NFL
Beata Klimek zaginęła. Szokujące informacje o nowej partnerce jej męża
Beata Klimek jest poszukiwana od ponad miesiąca. Na jaw wyszły makabryczne doniesienia w sprawie nowej partnerki męża zaginionej 47-latki.
Beata Klimek z miejscowości Poradz w województwie zachodniopomorskim zaginęła blisko miesiąc temu. 47-latka odprowadziła swoje dzieci na autobus do szkoły. Na przystanku rozmawiała z sąsiadką. Od tego momentu ślad po kobiecie się urywa. W tej tajemniczej sprawie pojawia się coraz więcej znaków zapytania.
Beata Klimek zaginęła. Kim jest nowa partnerka jej męża?
Jak się okazuje, nowa partnerka Jana Klimka, męża zaginionej, ma za sobą mroczną przeszłość. Z ustaleń „Faktu” wynika, że Agnieszka B. spędziła trzy lata w więzieniu. Kobieta została skazana w związku z zabójstwem w 1999 roku jej pierwszego męża Romualda T. Z relacji matki zmarłego mężczyzny wynika, że para poznała się na dyskotece. Po dwóch miesiącach Agnieszka B. zaszła w ciążę.

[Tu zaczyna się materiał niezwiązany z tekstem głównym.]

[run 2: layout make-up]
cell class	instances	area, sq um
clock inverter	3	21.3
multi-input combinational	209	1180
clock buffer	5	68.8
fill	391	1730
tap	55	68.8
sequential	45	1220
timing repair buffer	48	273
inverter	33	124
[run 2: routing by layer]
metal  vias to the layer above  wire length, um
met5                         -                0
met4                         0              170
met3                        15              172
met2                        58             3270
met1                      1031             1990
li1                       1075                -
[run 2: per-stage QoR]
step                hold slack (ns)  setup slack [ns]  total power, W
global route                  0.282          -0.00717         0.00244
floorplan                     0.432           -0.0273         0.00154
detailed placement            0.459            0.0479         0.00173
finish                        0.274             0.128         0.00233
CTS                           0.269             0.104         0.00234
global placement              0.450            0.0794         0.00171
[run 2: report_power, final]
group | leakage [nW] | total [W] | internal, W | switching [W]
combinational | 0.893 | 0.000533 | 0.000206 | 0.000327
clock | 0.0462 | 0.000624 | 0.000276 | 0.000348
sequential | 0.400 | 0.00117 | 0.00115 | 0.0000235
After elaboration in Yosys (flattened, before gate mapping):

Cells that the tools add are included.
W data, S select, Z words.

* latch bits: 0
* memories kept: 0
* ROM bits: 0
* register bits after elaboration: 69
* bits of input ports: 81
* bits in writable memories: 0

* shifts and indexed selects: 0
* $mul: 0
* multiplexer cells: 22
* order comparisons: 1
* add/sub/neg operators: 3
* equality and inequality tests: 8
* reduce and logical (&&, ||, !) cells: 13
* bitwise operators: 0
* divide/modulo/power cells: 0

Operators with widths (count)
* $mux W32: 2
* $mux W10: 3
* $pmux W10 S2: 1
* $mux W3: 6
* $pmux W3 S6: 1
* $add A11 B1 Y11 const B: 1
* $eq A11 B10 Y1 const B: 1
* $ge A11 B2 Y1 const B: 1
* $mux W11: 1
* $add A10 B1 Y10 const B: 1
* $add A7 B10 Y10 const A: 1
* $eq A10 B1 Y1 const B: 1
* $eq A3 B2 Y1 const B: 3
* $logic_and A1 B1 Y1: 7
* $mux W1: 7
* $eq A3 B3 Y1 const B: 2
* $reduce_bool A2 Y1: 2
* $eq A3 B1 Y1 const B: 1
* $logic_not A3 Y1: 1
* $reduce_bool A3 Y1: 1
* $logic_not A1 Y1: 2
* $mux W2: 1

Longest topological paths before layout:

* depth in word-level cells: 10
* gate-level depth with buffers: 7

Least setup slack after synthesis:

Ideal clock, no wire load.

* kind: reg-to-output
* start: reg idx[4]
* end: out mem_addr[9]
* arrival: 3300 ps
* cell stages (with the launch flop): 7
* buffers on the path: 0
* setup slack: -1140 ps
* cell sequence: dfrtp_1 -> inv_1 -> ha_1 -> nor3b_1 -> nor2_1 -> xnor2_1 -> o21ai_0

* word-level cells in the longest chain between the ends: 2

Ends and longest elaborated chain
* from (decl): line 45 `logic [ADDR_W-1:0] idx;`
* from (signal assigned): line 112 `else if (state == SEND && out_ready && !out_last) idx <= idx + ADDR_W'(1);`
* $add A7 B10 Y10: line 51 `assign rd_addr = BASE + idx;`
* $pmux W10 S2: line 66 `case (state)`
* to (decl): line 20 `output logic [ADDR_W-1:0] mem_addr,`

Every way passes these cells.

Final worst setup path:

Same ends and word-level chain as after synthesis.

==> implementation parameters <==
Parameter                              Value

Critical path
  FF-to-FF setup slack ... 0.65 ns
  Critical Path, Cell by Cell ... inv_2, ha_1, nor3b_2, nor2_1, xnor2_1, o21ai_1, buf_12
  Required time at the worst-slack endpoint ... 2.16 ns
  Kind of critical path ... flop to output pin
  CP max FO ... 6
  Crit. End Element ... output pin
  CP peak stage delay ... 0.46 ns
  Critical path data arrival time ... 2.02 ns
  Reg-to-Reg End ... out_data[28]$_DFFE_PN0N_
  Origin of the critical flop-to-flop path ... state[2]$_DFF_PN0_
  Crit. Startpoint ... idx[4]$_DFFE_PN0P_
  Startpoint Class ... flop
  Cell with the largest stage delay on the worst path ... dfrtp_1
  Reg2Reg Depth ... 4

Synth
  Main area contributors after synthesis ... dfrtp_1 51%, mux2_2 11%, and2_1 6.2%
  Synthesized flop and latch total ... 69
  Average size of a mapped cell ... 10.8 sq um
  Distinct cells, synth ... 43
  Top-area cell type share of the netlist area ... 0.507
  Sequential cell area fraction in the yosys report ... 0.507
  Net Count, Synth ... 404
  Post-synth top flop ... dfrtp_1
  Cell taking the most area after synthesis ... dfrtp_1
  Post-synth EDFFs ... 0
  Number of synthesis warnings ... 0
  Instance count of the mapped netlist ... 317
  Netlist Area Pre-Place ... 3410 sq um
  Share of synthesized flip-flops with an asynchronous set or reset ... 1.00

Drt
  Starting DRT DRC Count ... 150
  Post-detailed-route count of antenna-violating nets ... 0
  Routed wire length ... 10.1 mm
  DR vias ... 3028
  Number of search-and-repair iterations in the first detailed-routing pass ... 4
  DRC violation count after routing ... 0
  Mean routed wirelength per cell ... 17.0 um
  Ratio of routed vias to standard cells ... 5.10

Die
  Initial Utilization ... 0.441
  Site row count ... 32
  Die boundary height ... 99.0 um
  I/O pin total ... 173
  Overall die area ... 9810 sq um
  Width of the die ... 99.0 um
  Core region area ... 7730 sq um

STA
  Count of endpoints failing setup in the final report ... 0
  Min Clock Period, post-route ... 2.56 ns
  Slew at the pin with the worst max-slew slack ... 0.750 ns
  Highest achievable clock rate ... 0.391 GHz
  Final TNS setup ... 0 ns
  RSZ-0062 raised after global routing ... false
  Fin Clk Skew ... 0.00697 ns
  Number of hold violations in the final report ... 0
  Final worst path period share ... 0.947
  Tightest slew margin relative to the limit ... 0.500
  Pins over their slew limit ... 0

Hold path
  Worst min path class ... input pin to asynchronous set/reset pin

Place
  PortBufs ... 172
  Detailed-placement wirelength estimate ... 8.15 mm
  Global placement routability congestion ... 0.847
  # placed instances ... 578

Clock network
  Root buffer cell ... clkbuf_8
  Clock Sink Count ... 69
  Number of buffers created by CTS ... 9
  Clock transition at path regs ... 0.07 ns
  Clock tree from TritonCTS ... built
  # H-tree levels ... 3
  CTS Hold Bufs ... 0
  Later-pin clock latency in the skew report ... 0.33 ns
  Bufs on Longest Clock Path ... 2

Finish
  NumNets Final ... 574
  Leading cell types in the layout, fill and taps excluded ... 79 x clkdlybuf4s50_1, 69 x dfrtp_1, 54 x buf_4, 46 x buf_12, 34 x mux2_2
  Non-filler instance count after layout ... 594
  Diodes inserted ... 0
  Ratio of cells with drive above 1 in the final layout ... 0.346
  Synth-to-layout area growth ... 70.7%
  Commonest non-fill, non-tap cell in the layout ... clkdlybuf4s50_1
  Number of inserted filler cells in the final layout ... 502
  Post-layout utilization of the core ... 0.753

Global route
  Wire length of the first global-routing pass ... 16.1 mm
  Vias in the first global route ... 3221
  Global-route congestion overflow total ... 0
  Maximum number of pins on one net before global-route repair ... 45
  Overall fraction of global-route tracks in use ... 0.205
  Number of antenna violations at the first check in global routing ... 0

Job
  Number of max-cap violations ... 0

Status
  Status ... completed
### src/flat_wrapper.sv
// flat-port wrapper written by rule: the top's interface ports become plain ports
module cg_enable_ctrl_flat import cg_ctrl_pkg::*;
#(
    parameter int IDLE_CNT_WIDTH = 8,
    parameter int WAKE_LAT       = 2
)
  (clk_i, rst_i, ctrl_busy_i, ctrl_req_i, ctrl_sleep_allow_i, ctrl_idle_thresh_i, ctrl_stats_clr_i, ctrl_clk_en_o, ctrl_ready_o, ctrl_sleeping_o, ctrl_sleep_cycles_o);
  cg_enable_ctrl_if #(.IDLE_CNT_WIDTH(IDLE_CNT_WIDTH)) ctrl_i ();
  input logic clk_i;
  input logic rst_i;
  input wire logic [$bits(ctrl_i.busy_i)-1:0] ctrl_busy_i;
  input wire logic [$bits(ctrl_i.req_i)-1:0] ctrl_req_i;
  input wire logic [$bits(ctrl_i.sleep_allow_i)-1:0] ctrl_sleep_allow_i;
  input wire logic [$bits(ctrl_i.idle_thresh_i)-1:0] ctrl_idle_thresh_i;
  input wire logic [$bits(ctrl_i.stats_clr_i)-1:0] ctrl_stats_clr_i;
  output wire logic [$bits(ctrl_i.clk_en_o)-1:0] ctrl_clk_en_o;
  output wire logic [$bits(ctrl_i.ready_o)-1:0] ctrl_ready_o;
  output wire logic [$bits(ctrl_i.sleeping_o)-1:0] ctrl_sleeping_o;
  output wire logic [$bits(ctrl_i.sleep_cycles_o)-1:0] ctrl_sleep_cycles_o;
  assign ctrl_i.busy_i = ctrl_busy_i;
  assign ctrl_i.req_i = ctrl_req_i;
  assign ctrl_i.sleep_allow_i = ctrl_sleep_allow_i;
  assign ctrl_i.idle_thresh_i = ctrl_idle_thresh_i;
  assign ctrl_i.stats_clr_i = ctrl_stats_clr_i;
  assign ctrl_clk_en_o = ctrl_i.clk_en_o;
  assign ctrl_ready_o = ctrl_i.ready_o;
  assign ctrl_sleeping_o = ctrl_i.sleeping_o;
  assign ctrl_sleep_cycles_o = ctrl_i.sleep_cycles_o;
  cg_enable_ctrl #(.IDLE_CNT_WIDTH(IDLE_CNT_WIDTH), .WAKE_LAT(WAKE_LAT)) u_core (.clk_i(clk_i), .rst_i(rst_i), .ctrl(ctrl_i));
endmodule
`src/rtl/sonar_ranger.sv`:
```
// HC-SR04 style ultrasonic ranger: trigger pulse, echo timing, prescaled cm conversion, angle tagging.
// Optional SONAR_AVG_EN: report the running mean of the last four non-timeout results.
module sonar_ranger #(
  parameter int TRIG_CYCLES    = 270,
  parameter int TICKS_PER_CM   = 1566,
  parameter int MAX_CM         = 400,
  parameter int TIMEOUT_CYCLES = 675000,
  parameter int HOLDOFF_CYCLES = 1620000
) (
  input  logic       clk,
  input  logic       nrst,
  input  logic       start,
  input  logic [7:0] angle,
  input  logic       echo,
  output logic       trig,
  output logic       busy,
  output logic [8:0] dist_cm,
  output logic [7:0] dist_angle,
  output logic       valid,
  output logic       timeout
);

  localparam int CNT_MAX0 = (TRIG_CYCLES > TIMEOUT_CYCLES) ? TRIG_CYCLES : TIMEOUT_CYCLES;
  localparam int CNT_MAX  = (CNT_MAX0 > HOLDOFF_CYCLES) ? CNT_MAX0 : HOLDOFF_CYCLES;
  localparam int CW       = $clog2(CNT_MAX);
  localparam int PW       = $clog2(TICKS_PER_CM);

  typedef enum logic [2:0] {
    S_IDLE, S_TRIG, S_WAIT, S_MEAS, S_DONE, S_HOLD
  } state_t;

  state_t        state_q, state_d;
  logic [CW-1:0] cnt_q, cnt_d;
  logic [PW-1:0] psc_q, psc_d;
  logic [8:0]    cm_q, cm_d, cm_inc_s;
  logic [7:0]    angle_q, angle_d;
  logic [2:0]    echo_q;
  logic          echo_rise_s, echo_fall_s;
  logic          done_s, res_to_s;
  logic [8:0]    res_cm_s;
  logic          trig_q, trig_d, busy_q, busy_d, valid_q, valid_d, to_q, to_d;
  logic [8:0]    dist_q, dist_d;
  logic [7:0]    dang_q, dang_d;
`ifdef SONAR_AVG_EN
  logic [8:0]    hist_q [4];
  logic [8:0]    hist_d [4];
  logic [2:0]    nh_q, nh_d;
  logic [10:0]   sum_q, sum_d;
  logic [9:0]    pair_s;
  logic [8:0]    avg_s;
`endif

  // echo_q[1] is the synchronised echo, echo_q[2] its previous value for edge detection
  assign echo_rise_s = echo_q[1] & ~echo_q[2];
  assign echo_fall_s = ~echo_q[1] & echo_q[2];

  // FSM next state, counters and measurement result
  always_comb begin
    state_d  = state_q;
    cnt_d    = cnt_q + CW'(1);
    psc_d    = psc_q;
    cm_d     = cm_q;
    angle_d  = angle_q;
    done_s   = 1'b0;
    res_cm_s = 9'd0;
    res_to_s = 1'b0;
    cm_inc_s = (cm_q < 9'(MAX_CM)) ? cm_q + 9'd1 : cm_q;
    case (state_q)
      S_IDLE: begin
        cnt_d = '0;
        if (start) begin
          angle_d = angle;
          state_d = S_TRIG;
        end else begin
          state_d = S_IDLE;
        end
      end
      S_TRIG: begin
        if (cnt_q == CW'(TRIG_CYCLES - 1)) begin
          cnt_d   = '0;
          state_d = S_WAIT;
        end else begin
          state_d = S_TRIG;
        end
      end
      S_WAIT: begin
        if (echo_rise_s) begin
          cnt_d   = '0;
          psc_d   = '0;
          cm_d    = 9'd0;
          state_d = S_MEAS;
        end else if (cnt_q == CW'(TIMEOUT_CYCLES - 1)) begin
          res_cm_s = 9'(MAX_CM);
          res_to_s = 1'b1;
          done_s   = 1'b1;
          state_d  = S_DONE;
        end else begin
          state_d = S_WAIT;
        end
      end
      S_MEAS: begin
        if (psc_q == PW'(TICKS_PER_CM - 1)) begin
          psc_d = '0;
          cm_d  = cm_inc_s;
        end else begin
          psc_d = psc_q + PW'(1);
        end
        // This cycle's tick counts, and timeout/saturation outranks a coincident fall
        if ((cnt_q == CW'(TIMEOUT_CYCLES - 1)) || (cm_d == 9'(MAX_CM))) begin
          res_cm_s = 9'(MAX_CM);
          res_to_s = 1'b1;
          done_s   = 1'b1;
          state_d  = S_DONE;
        end else if (echo_fall_s) begin
          res_cm_s = cm_d;
          res_to_s = 1'b0;
          done_s   = 1'b1;
          state_d  = S_DONE;
        end else begin
          state_d = S_MEAS;
        end
      end
      S_DONE: begin
        cnt_d   = '0;
        state_d = S_HOLD;
      end
      S_HOLD: begin
        if (cnt_q == CW'(HOLDOFF_CYCLES - 1)) begin
          cnt_d   = '0;
          state_d = S_IDLE;
        end else begin
          state_d = S_HOLD;
        end
      end
      default: begin
        cnt_d   = '0;
        state_d = S_IDLE;
      end
    endcase
  end

  // Output registers, and the optional averaging history
  always_comb begin
    trig_d  = (state_d == S_TRIG);
    busy_d  = (state_d != S_IDLE);
    valid_d = done_s;
    dist_d  = dist_q;
    dang_d  = dang_q;
    to_d    = to_q;
`ifdef SONAR_AVG_EN
    hist_d = hist_q;
    nh_d   = nh_q;
    sum_d  = sum_q;
    pair_s = {1'b0, res_cm_s} + {1'b0, hist_q[0]};
    avg_s  = res_cm_s;
    if (done_s && !res_to_s) begin
      hist_d[0] = res_cm_s;
      hist_d[1] = hist_q[0];
      hist_d[2] = hist_q[1];
      hist_d[3] = hist_q[2];
      sum_d = sum_q + {2'b00, res_cm_s} - ((nh_q == 3'd4) ? {2'b00, hist_q[3]} : 11'd0);
      nh_d  = (nh_q == 3'd4) ? 3'd4 : nh_q + 3'd1;
      // Three samples use only the newest two so the divide stays a shift
      case (nh_d)
        3'd1:       avg_s = res_cm_s;
        3'd2, 3'd3: avg_s = 9'(pair_s >> 1);
        3'd4:       avg_s = 9'(sum_d >> 2);
        default:    avg_s = res_cm_s;
      endcase
    end else begin
      avg_s = res_cm_s;
    end
`endif
    if (done_s) begin
      dang_d = angle_q;
      to_d   = res_to_s;
`ifdef SONAR_AVG_EN
      dist_d = res_to_s ? 9'(MAX_CM) : avg_s;
`else
      dist_d = res_cm_s;
`endif
    end else begin
      dist_d = dist_q;
    end
  end

  // State, counters, echo synchroniser and output registers
  always_ff @(posedge clk or negedge nrst) begin
    if (!nrst) begin
      state_q <= S_IDLE;
      cnt_q   <= '0;
      psc_q   <= '0;
      cm_q    <= 9'd0;
      angle_q <= 8'd0;
      echo_q  <= 3'd0;
      trig_q  <= 1'b0;
      busy_q  <= 1'b0;
      valid_q <= 1'b0;
      to_q    <= 1'b0;
      dist_q  <= 9'd0;
      dang_q  <= 8'd0;
`ifdef SONAR_AVG_EN
      for (int i = 0; i < 4; i++) hist_q[i] <= 9'd0;
      nh_q  <= 3'd0;
      sum_q <= 11'd0;
`endif
    end else begin
      state_q <= state_d;
      cnt_q   <= cnt_d;
      psc_q   <= psc_d;
      cm_q    <= cm_d;
      angle_q <= angle_d;
      echo_q  <= {echo_q[1:0], echo};
      trig_q  <= trig_d;
      busy_q  <= busy_d;
      valid_q <= valid_d;
      to_q    <= to_d;
      dist_q  <= dist_d;
      dang_q  <= dang_d;
`ifdef SONAR_AVG_EN
      hist_q <= hist_d;
      nh_q   <= nh_d;
      sum_q  <= sum_d;
`endif
    end
  end

  assign trig       = trig_q;
  assign busy       = busy_q;
  assign valid      = valid_q;
  assign timeout    = to_q;
  assign dist_cm    = dist_q;
  assign dist_angle = dang_q;

endmodule

```
`config.mk`:
```
export PLATFORM = sky130hd
export DESIGN_NAME = sonar_ranger
export DESIGN_NICKNAME = d
export VERILOG_FILES = /design/src/rtl/sonar_ranger.sv
export SDC_FILE = /design/constraint.sdc
export NUM_CORES = 1
export LEC_CHECK = 0
export ABC_AREA = 1
export CORE_MARGIN = 4
export CORE_UTILIZATION = 50
export CTS_CLUSTER_DIAMETER = 30
export CTS_CLUSTER_SIZE = 24
export DETAILED_ROUTE_END_ITERATION = 10
export GPL_TIMING_DRIVEN = 0
export PLACE_DENSITY_LB_ADDON = 0.15
export SETUP_SLACK_MARGIN = 0.05
export SYNTH_ARGS = -nofsm -noshare
export SYNTH_HDL_FRONTEND = slang
export SYNTH_SLANG_ARGS = --single-unit
```
`constraint.sdc`:
```
create_clock -name clk -period 4 [get_ports clk]
set_input_delay 0.6 -clock clk [delete_from_list [all_inputs] [get_ports clk]]
set_output_delay 0.6 -clock clk [all_outputs]
set_load 0.02 [all_outputs]
```
==> results.tsv <==
stage	metric	value	unit
floorplan	# IOs	33	
place	Post-DP HPWL	6.71	mm
cts	CTS sink cnt	76	
floorplan	die area	9780	µm²
cells_and_area	storage element area	1900	µm²
global_routing	grt met1 use	25.3	%
critical_path	Max FO, Critical Path	10	
sta	Final setup viols	0	
floorplan	Die Ht	98.9	µm
routing	vias per cell	5.25	
critical_path	critical path arrival	2.67	ns
floorplan	die span in x	98.9	µm
sta	fmax	411	MHz
critical_path	nature of the critical path endpoint	flip-flop	
cts	htree depth	3	
global_routing	vias in the first global route	3520	
global_routing	met3 Usage GRT	5.73	%
cells_and_area	fillers	700	
routing	DR DRC count	0	
cts	cts hold-fix bufs	0	
yosys	synth warn	0	
run_status	status	finished clean	
cells_and_area	Multi-input gate area	1900	µm²
global_routing	first-pass GRT wire length	15.9	mm
critical_path	CP required	4.24	ns
critical_path	worst reg-to-reg path cell count	9	
critical_path	critical path depth	9	
routing	TritonRoute pass-1 iters	4	
cts	Root Driver	clkbuf_8	
cts	clock latency on the worst-skew pair	0.37	ns
critical_path	Top delay family on crit path	simple AND/OR/NAND/NOR gates	
place	Place WS	1.60	ns
cells_and_area	most common cell after layout, fill and taps aside	nand2_1	
power_and_ir_drop	leakage power	2.37	nW
sta	Hold Slack	0.161	ns
yosys	Synth area leaders	dfrtp_1, nand2_1, inv_1	
floorplan	Initial Util	52.4	%
sta	Worst slew margin	57.8	%
cells_and_area	n_diodes	0	
critical_path	delay of the slowest critical-path stage	0.41	ns
critical_path	worst path bufs/invs	2	
place	gp weighted congestion	0.916	
critical_path	CP max-delay cell	nand3_1	
yosys	Mapped Area	4130	µm²
critical_path	crit-path most repeated cell	nand2_1	
yosys	Synth Instances	521	
sta	fin. max-slew vios	0	
sta	Least-Margin Pin Slew	0.627	ns
sta	unrepaired setup endpoints after global routing	false	
cells_and_area	Design Area, Final	4820	µm²
critical_path	CP Launch Type	flip-flop	
place	Port Buf Inserts	32	
routing	DR iter-0 viols	147	
cts	postcts setup bufs	0	
global_routing	met2 Use GR	32.5	%
power_and_ir_drop	VDD IR-drop max	172	µV
yosys	post-synth top area share	46.0	%
critical_path	Worst R2R Start	cnt_q[0]$_DFF_PN0_	
routing	Vias	3525	
cts	Reg clk slew, reported paths	0.09	ns
cells_and_area	most frequent cells in the layout	nand2_1, dfrtp_1, inv_1, nor2_1, nand3_1	
cells_and_area	share of layout cells above drive strength 1	11.2	%
critical_path	crit-path cells	ha_1, nand2_1, nor2_1, nand2_1, o21ai_0, nand3_1, inv_1, buf_2, nor3_1	
cts	CTS tree	built	
cts	PostCTS Resize Cnt	0	
power_and_ir_drop	pwr dens	308	nW/µm²
cells_and_area	Post-Layout Cell Count	672	
floorplan	Core Area	7890	µm²
yosys	Synth Net Count	538	
cells_and_area	final net count	582	
global_routing	grt peak-use layer	met2	
global_routing	antenna violations before repair	0	
cts	CTS Buffer Depth	2	
critical_path	WS Path Type	flip-flop to flip-flop	
critical_path	worst r2r dst	cnt_q[5]$_DFF_PN0_	
yosys	sequential share of the synthesized area	46.0	%
critical_path	R2R Setup Slk	1.57	ns
global_routing	largest net degree at the start of global routing	45	
hold_path	Hold Crit Class	input pin to async pin	
sta	Clock Skew	0.0151	ns
sta	Worst Slack Setup Final	1.57	ns
run	Max-Cap Viols	0	
global_routing	GR Util All Layers	19.9	%
place	Placed Cells incl. Taps	656	
routing	Routed Antenna Nets	0	
yosys	Yosys cell types	38	
global_routing	GR Overflow Total	0	
sta	Fin. Hold Viols	0	
floorplan	row count	32	
yosys	post-synth top area cell	dfrtp_1	
sta	Final period util	60.8	%
cells_and_area	Area Growth Syn to Fin	16.8	%
sta	Min Clock Period, post-route	2.43	ns
routing	drt total wl	9.00	mm
yosys	Seq cells post-synth	76	
cts	CTS Buf Count	9	
place	Placed Area	4600	µm²
yosys	Avg Cell Area, Syn	7.93	µm²
routing	drt wl/cell	13.4	µm
==> area by class of cell <==
| type | count | share of cell area [%] |
|---|---|---|
| sequential | 76 | 39.4 |
| multi-input combinational | 359 | 39.3 |
| timing repair buffer | 33 | 7.00 |
| inverter | 80 | 6.22 |
| tap | 102 | 2.65 |
| clock buffer | 9 | 2.57 |
| clock inverter | 7 | 2.15 |
| buffer | 6 | 0.674 |
==> state kept, by name (all words and copies together) (netlist names) <==
name        count
angle_q         8
psc_q          11
valid           1
echo_q          3
cnt_q          21
busy            1
dist_angle      8
dist_cm         9
cm_q            9
trig            1
timeout         1
state_q         3
==> through the flow <==
step	TNS (ns)	util [%]	power (W)
finish	0	61.2	0.00149
global route	0	61.2	0.00155
CTS	0	61.2	0.00151
detailed placement	0	58.3	0.000818
global placement	-23.10	58.1	0.000816
floorplan	0	-	0.000789
==> report_power, final <==
part | internal, W | switching (W)
clock network | 0.000361 | 0.000323
registers | 0.000769 | 0.000000615
logic | 0.0000121 | 0.0000196
total | 0.00114 | 0.000343
==> cells in the mapped netlist (all sizes together) <==
cell type / count
nor3: 16
mux2: 8
a211oi: 1
nor2: 61
clkbuf: 2
buf: 4
o21ai: 27
a2bb2oi: 1
o221ai: 1
nor3b: 3
nand3: 54
nand2: 131
a31oi: 1
xnor2: 2
nor4: 8
inv: 80
dfrtp: 76
ha: 5
a21oi: 7
nand3b: 2
o22ai: 12
a21o: 1
a21boi: 1
or2: 1
xor2: 7
nand4: 9
==> routing by layer <==
metal  wire, µm  part of all wire (%)
met1       4210                    47
met2       4190                    47
met3        424                   4.7
met4        175                   1.9
met5          0                     0
==> cell families (layout without fill, tap and decap cells) <==
kind of cell	count (synthesis)	after routing	synth area share (%)
adder cells (fa/ha/maj)	5	5	1.51
flip-flops	76	76	46.0
AND/OR/NAND/NOR	285	285	33.2
XOR/XNOR	9	9	1.91
AO/OA/AOI/OAI	52	52	7.15
buffers and inverters	86	135	8.06
multiplexers	8	8	2.18
==> how the worst max path moves through the flow <==
stage                         startpoint                   to  slack [ns]
finish                cnt_q[0]$_DFF_PN0_   cnt_q[5]$_DFF_PN0_        1.57
CTS                   cnt_q[0]$_DFF_PN0_  cnt_q[20]$_DFF_PN0_        1.57
detailed placement    cnt_q[0]$_DFF_PN0_  cnt_q[20]$_DFF_PN0_        1.60
floorplan           psc_q[1]$_DFFE_PN0P_  timeout$_DFFE_PN0P_        2.03
global placement                    nrst   cnt_q[1]$_DFF_PN0_       -0.31
global route          cnt_q[0]$_DFF_PN0_   cnt_q[2]$_DFF_PN0_        1.36
No activity file was read; power rests on OpenSTA's default activity.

Ich związek nie przetrwał próby czasu, ponieważ kobieta – chociaż była po ślubie z Romualdem T. – zakochała się w jego przyrodnim bracie. – 30 listopada 1999 r. Romek poszedł do sąsiadów naprawiać antenę. Jak wracał od nich wieczorem, to wtedy Krzysztof go załatwił. Uderzył go jakimś ciężkim narzędziem w głowę, a potem wywiózł do lasu i zakopał. Syn miał zaledwie 27 lat, jak go zamordowali – opowiadała Anna Szychulska.
Mąż Beaty Klimek: Chciałbym się w końcu od niej uwolnić
Jan Klimek zapewnił na łamach „Faktu”, że o przeszłości swojej aktualnej partnerki dowiedział się dopiero kilka dni temu. – Mam złość za to, że mi nie wyznała tego wcześniej, ale wszystko sobie wytłumaczyliśmy. Jak ktoś będzie szukał sensacji, to zawsze znajdzie. Nie wiem, czy tamta historia jest podobna do zaginięcia Beaty. Niech ludzie zaczną myśleć logicznie, a nie oceniają – stwierdził były mąż zaginionej 47-latki.
Mężczyzna stwierdził, że „zaginięcie Beaty Klimek jest dla niego również ogromnym problemem, ponieważ chciał zalegalizować swój związek z Agnieszką B., jednak na razie nie będzie mógł tego zrobić, ze względu na to, że nie ma rozwodu”. – Nic nie mogę zrobić, dopóki nie ma Beaty, nawet nie mogę niczego sprzedać, bo wszystko jest wspólne. Zostałem z ręką w nocniku. Chciałbym, żeby się odnalazła i żebym mógł się w końcu od niej uwolnić – powiedział Jan Klimek.